*How to complete this task*.
If a line in the records contains the string "after", show that line.
____ Dataset
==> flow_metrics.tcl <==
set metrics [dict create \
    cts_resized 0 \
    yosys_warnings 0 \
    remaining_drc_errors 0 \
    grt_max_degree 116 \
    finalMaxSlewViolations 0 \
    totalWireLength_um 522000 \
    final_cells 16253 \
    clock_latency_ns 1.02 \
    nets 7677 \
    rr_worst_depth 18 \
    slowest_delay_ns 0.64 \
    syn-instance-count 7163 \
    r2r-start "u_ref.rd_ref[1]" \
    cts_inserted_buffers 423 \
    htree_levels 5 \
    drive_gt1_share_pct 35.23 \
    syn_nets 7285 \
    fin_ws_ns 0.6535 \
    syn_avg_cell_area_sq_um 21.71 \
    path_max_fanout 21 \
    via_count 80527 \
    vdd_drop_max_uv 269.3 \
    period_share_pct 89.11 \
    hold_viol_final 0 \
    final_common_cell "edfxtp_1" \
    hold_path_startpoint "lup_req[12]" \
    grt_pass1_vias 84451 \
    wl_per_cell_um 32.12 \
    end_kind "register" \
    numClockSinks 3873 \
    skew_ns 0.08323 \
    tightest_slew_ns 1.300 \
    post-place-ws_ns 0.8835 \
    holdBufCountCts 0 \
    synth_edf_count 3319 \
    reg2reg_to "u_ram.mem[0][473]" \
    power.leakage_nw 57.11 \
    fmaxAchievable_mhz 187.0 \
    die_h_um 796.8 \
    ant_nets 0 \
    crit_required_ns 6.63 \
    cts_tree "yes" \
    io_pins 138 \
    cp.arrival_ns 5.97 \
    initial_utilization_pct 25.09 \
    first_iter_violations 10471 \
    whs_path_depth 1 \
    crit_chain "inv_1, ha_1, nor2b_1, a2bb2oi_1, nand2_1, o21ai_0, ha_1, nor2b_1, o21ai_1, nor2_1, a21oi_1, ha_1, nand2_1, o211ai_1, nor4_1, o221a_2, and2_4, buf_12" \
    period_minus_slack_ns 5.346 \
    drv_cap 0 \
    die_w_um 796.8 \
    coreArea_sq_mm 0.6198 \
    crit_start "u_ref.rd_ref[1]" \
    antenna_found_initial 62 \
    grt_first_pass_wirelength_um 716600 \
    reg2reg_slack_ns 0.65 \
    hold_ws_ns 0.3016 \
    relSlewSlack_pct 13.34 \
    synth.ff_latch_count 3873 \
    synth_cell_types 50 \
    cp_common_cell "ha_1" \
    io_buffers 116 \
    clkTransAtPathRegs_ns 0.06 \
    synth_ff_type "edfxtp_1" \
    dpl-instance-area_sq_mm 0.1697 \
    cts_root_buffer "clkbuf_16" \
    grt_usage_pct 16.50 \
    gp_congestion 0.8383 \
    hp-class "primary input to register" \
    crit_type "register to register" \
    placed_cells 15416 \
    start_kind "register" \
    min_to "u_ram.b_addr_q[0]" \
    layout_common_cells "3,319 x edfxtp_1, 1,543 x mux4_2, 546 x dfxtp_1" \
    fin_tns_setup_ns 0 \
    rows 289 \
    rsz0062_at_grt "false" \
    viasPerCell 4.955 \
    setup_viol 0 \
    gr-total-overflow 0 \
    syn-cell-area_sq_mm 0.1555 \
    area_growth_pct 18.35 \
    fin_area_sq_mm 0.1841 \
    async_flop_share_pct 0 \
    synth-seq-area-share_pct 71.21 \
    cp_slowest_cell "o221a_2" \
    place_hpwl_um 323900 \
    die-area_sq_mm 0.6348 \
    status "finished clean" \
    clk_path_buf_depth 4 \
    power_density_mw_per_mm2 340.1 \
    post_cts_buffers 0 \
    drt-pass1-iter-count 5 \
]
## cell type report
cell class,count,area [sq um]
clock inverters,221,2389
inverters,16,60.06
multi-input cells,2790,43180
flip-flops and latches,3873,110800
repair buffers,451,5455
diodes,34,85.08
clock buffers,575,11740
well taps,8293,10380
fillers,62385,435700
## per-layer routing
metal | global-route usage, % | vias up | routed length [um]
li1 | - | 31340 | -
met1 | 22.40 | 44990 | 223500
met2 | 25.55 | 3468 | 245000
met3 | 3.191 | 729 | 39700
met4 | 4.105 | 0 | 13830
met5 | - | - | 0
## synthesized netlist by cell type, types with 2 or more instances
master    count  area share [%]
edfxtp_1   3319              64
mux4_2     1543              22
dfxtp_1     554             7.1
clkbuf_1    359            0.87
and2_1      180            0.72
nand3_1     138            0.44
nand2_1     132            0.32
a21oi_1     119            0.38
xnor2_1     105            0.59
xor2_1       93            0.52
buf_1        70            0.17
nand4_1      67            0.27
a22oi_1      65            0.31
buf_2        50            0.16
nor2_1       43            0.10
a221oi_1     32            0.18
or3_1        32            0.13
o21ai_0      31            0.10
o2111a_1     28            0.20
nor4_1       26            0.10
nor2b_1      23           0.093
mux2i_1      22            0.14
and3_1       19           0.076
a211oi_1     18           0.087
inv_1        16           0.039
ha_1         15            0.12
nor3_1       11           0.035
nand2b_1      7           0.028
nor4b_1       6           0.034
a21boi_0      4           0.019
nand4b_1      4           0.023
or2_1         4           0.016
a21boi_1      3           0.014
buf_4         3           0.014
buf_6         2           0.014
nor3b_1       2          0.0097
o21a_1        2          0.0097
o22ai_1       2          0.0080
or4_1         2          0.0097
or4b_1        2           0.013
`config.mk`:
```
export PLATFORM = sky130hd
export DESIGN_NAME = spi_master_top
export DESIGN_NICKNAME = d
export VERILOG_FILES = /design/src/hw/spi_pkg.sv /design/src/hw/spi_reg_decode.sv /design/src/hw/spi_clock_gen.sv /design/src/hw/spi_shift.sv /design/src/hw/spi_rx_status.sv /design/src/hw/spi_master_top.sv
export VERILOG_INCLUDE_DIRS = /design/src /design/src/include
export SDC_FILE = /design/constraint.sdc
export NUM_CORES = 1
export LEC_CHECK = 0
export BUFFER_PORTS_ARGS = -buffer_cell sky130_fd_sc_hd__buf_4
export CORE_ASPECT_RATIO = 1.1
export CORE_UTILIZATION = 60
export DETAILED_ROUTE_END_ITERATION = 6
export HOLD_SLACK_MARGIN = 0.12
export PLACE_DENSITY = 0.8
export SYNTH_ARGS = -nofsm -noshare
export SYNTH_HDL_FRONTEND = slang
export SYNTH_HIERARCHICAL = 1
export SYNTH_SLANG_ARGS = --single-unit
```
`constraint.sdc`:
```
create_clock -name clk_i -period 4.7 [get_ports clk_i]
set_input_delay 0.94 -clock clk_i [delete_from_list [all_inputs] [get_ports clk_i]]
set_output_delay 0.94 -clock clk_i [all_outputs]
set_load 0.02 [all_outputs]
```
________
____ Dataset
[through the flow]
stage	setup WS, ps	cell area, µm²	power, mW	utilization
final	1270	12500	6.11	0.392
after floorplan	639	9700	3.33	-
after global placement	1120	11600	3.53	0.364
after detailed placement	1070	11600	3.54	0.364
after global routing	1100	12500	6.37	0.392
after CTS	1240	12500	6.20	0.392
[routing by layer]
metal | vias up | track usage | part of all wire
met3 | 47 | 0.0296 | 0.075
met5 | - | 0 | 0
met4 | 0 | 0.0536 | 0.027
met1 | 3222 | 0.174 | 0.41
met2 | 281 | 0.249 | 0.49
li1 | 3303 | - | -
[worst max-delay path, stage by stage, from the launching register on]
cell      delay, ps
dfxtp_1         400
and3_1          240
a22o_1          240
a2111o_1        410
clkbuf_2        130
________
____ Dataset
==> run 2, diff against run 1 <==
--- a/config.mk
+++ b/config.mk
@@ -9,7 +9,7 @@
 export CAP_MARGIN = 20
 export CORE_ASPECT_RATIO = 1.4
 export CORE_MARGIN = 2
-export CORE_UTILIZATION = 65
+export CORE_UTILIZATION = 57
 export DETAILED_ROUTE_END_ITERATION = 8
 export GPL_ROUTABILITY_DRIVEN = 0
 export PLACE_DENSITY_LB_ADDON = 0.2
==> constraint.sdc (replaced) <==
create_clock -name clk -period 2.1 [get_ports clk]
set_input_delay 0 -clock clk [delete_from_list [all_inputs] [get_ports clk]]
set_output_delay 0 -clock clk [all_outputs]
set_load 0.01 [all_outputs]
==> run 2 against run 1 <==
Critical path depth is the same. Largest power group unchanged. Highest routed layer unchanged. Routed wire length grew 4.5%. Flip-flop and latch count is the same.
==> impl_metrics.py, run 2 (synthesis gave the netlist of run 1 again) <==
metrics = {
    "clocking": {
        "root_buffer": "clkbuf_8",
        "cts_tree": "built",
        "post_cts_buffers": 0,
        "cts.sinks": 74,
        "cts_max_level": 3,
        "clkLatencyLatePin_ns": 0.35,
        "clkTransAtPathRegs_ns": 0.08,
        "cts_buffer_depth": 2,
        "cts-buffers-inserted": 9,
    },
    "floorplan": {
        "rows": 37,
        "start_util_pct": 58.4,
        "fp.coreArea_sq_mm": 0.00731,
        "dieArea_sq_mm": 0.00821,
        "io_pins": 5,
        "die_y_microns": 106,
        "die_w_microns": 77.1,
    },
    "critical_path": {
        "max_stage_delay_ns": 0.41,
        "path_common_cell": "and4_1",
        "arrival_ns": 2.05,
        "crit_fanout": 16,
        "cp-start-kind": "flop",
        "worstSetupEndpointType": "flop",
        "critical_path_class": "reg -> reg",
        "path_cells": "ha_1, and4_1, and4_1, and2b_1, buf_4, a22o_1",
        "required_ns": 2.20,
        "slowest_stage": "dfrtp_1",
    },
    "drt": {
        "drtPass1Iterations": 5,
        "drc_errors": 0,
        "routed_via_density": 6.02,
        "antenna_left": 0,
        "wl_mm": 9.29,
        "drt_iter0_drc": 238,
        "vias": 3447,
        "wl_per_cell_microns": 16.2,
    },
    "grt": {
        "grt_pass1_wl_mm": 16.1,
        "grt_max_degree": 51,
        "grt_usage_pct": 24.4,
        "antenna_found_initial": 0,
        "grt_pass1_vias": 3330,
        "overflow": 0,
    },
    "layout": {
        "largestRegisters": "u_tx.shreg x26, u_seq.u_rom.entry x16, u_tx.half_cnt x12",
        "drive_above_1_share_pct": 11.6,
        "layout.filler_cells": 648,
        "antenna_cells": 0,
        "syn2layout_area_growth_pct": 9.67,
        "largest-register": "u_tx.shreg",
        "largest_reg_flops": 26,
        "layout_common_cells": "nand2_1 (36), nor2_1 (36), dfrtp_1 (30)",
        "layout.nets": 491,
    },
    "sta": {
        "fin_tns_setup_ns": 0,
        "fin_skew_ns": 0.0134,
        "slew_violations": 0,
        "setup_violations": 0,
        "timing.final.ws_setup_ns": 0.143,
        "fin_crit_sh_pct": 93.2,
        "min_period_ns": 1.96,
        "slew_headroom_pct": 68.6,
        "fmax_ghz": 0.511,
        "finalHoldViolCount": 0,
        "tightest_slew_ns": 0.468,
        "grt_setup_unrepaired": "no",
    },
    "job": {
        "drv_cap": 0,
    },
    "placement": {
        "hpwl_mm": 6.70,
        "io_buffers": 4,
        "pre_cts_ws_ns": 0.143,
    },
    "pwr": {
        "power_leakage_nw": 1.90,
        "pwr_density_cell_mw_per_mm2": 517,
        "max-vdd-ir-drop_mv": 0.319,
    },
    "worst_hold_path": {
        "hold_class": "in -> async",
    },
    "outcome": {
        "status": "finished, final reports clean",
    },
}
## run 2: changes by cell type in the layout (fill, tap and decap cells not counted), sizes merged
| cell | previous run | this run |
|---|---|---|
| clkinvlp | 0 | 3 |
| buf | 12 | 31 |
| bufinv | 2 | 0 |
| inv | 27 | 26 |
________
*Solution for this problem*.
after floorplan	639	9700	3.33	-
after global placement	1120	11600	3.53	0.364
after detailed placement	1070	11600	3.54	0.364
after global routing	1100	12500	6.37	0.392
after CTS	1240	12500	6.20	0.392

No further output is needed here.